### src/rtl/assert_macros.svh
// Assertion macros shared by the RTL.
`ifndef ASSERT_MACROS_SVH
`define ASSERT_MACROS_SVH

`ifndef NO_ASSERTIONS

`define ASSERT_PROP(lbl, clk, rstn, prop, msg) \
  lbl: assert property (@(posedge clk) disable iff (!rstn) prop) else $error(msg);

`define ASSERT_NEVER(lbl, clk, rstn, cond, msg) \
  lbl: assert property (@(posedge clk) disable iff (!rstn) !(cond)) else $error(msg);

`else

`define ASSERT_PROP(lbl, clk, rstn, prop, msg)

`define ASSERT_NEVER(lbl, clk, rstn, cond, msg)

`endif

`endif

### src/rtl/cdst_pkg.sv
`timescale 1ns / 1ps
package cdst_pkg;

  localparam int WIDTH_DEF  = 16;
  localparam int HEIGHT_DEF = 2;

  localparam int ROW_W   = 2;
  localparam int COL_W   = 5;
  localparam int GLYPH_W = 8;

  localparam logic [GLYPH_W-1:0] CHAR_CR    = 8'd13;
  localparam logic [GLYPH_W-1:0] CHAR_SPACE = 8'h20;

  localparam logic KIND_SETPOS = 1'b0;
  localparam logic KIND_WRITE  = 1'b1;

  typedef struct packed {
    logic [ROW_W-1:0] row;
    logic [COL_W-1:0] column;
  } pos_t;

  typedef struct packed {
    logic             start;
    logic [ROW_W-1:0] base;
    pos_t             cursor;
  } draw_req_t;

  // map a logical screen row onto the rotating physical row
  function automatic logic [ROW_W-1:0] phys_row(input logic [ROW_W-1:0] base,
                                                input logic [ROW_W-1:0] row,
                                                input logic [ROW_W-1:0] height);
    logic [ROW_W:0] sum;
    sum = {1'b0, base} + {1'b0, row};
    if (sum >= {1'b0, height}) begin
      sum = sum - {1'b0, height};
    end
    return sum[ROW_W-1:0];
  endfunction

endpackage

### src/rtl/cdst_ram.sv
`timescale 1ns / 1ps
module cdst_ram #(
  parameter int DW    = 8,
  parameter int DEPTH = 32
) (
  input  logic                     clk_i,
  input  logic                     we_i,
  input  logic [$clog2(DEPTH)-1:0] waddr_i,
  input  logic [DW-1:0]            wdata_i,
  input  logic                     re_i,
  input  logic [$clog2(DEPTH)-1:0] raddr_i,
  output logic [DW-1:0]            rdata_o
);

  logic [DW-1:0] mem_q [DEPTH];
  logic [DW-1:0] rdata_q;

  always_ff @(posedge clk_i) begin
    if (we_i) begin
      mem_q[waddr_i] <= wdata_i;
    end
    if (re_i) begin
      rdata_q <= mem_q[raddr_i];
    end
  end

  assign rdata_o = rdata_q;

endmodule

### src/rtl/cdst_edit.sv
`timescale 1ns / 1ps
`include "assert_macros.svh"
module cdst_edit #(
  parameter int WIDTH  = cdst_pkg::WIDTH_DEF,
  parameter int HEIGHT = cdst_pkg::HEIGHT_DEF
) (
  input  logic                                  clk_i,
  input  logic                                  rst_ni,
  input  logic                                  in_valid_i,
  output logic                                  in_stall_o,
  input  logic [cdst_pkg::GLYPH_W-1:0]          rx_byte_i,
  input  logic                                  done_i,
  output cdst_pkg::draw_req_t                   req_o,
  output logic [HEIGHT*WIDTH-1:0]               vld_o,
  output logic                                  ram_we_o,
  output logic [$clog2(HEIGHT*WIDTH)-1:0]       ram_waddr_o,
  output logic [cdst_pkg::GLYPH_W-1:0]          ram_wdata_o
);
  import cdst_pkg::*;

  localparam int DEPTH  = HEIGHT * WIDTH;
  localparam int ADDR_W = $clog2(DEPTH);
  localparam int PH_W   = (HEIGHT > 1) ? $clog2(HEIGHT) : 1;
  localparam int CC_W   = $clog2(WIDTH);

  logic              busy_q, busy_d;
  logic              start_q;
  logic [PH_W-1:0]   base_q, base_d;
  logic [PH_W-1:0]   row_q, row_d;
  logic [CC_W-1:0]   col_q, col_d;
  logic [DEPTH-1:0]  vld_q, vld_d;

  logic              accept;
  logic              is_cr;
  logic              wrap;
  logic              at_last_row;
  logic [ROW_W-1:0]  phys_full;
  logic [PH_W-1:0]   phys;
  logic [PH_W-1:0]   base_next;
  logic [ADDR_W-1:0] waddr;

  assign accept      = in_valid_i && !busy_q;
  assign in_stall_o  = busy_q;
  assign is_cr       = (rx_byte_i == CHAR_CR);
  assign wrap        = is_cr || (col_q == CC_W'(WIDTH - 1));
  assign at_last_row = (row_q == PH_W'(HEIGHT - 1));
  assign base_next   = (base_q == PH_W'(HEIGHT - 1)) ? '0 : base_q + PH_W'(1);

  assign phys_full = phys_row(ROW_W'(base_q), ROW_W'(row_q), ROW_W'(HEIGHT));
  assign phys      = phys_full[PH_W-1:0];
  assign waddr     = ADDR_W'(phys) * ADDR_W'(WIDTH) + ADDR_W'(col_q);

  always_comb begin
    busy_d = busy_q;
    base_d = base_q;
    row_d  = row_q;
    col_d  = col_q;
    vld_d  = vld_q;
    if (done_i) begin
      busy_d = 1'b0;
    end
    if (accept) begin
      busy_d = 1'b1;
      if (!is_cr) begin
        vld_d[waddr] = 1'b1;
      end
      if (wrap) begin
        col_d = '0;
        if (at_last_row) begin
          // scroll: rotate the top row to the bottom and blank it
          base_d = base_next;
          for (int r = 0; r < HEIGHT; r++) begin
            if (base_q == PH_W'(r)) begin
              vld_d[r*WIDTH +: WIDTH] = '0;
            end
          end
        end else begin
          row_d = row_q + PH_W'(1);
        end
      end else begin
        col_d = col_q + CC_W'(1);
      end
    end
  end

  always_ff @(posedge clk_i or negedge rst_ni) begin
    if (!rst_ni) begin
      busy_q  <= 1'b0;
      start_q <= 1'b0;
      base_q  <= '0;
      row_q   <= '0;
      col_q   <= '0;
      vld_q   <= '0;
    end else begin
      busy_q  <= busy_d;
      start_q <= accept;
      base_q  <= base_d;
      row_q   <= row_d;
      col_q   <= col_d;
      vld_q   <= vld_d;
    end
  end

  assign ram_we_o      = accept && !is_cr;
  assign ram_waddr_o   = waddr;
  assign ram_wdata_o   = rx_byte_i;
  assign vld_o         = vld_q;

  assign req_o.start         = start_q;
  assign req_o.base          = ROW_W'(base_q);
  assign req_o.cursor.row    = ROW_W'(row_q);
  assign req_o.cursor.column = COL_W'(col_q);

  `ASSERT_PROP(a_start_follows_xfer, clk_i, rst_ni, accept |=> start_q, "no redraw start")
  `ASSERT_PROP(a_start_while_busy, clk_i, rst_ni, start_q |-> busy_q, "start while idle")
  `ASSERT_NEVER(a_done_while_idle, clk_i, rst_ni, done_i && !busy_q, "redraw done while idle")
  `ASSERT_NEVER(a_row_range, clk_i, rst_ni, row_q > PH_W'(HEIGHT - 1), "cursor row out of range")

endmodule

> [TASK OBJECTIVE]: If a line of the listing above holds the string "cond", copy it.

> [REPLY]:
`define ASSERT_NEVER(lbl, clk, rstn, cond, msg) \
  lbl: assert property (@(posedge clk) disable iff (!rstn) !(cond)) else $error(msg);
`define ASSERT_NEVER(lbl, clk, rstn, cond, msg)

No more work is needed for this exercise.